═══ Recorded information

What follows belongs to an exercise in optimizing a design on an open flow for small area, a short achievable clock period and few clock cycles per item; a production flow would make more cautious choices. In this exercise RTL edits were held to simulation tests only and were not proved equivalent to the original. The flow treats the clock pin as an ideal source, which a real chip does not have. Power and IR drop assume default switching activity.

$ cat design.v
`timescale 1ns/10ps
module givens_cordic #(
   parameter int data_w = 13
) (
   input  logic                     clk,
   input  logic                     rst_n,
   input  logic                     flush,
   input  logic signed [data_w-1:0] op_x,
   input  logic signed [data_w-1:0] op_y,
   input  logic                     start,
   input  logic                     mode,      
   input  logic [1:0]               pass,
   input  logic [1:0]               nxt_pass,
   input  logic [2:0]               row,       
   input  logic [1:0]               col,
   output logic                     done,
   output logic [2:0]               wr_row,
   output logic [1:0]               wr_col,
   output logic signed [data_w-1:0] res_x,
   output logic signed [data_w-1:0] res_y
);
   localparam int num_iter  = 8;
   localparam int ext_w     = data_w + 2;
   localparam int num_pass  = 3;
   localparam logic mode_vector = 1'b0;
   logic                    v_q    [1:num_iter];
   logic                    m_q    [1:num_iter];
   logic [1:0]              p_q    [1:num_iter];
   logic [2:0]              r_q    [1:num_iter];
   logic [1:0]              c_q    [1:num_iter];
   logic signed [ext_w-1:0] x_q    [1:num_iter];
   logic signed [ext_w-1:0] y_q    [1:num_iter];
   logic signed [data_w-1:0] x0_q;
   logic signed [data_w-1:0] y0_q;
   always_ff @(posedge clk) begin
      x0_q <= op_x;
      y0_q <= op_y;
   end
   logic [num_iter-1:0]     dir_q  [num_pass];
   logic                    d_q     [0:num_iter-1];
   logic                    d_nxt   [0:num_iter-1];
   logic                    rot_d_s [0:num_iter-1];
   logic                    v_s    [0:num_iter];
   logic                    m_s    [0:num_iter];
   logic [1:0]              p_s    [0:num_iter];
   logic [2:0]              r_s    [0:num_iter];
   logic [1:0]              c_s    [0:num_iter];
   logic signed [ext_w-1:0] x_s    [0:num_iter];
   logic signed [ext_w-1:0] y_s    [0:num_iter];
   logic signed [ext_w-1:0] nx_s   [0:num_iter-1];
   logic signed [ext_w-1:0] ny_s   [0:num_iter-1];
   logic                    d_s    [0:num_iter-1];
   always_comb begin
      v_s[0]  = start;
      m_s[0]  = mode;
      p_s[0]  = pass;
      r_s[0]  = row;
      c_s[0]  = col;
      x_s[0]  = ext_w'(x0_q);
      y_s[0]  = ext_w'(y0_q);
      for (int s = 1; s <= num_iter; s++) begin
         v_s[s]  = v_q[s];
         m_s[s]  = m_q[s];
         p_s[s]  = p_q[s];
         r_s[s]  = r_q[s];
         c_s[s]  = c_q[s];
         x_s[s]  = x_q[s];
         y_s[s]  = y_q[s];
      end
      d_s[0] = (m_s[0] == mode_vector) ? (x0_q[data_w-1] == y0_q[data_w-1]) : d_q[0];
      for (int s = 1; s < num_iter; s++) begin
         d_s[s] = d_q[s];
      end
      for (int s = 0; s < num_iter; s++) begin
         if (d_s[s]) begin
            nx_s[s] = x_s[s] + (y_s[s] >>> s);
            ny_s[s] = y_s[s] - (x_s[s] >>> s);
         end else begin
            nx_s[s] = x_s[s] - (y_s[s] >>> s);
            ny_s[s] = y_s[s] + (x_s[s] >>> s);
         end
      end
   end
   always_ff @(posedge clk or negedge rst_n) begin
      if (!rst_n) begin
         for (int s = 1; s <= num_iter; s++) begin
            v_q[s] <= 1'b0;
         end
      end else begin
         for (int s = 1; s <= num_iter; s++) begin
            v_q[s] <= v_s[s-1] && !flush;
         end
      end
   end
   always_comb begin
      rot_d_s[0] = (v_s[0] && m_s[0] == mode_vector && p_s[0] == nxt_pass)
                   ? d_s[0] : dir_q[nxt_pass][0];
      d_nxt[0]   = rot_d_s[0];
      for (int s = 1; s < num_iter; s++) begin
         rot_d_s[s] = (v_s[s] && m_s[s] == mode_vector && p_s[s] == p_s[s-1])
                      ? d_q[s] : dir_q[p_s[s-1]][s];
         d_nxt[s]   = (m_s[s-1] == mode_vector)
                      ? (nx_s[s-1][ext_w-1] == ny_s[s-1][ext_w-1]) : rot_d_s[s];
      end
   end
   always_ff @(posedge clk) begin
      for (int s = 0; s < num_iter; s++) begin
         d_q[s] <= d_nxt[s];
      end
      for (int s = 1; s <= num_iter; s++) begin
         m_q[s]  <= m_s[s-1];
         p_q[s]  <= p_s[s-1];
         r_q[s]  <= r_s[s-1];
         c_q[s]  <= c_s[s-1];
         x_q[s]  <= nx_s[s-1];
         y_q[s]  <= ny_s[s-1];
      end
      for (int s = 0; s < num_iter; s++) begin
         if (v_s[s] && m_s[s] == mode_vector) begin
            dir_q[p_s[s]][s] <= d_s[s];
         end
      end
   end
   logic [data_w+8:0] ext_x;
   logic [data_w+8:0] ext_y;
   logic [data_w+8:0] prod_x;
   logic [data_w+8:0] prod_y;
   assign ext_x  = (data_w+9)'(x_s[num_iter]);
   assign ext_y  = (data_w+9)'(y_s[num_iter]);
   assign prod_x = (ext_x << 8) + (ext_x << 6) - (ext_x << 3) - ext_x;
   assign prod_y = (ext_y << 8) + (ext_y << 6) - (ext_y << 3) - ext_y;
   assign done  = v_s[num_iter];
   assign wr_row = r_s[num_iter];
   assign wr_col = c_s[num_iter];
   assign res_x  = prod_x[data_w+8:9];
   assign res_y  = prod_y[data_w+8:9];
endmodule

══════

Transcribe only what runs from the line with "assign prod_y = (ext_y" to the last line above, keeping every line exactly as written.

   assign prod_y = (ext_y << 8) + (ext_y << 6) - (ext_y << 3) - ext_y;
   assign done  = v_s[num_iter];
   assign wr_row = r_s[num_iter];
   assign wr_col = c_s[num_iter];
   assign res_x  = prod_x[data_w+8:9];
   assign res_y  = prod_y[data_w+8:9];
endmodule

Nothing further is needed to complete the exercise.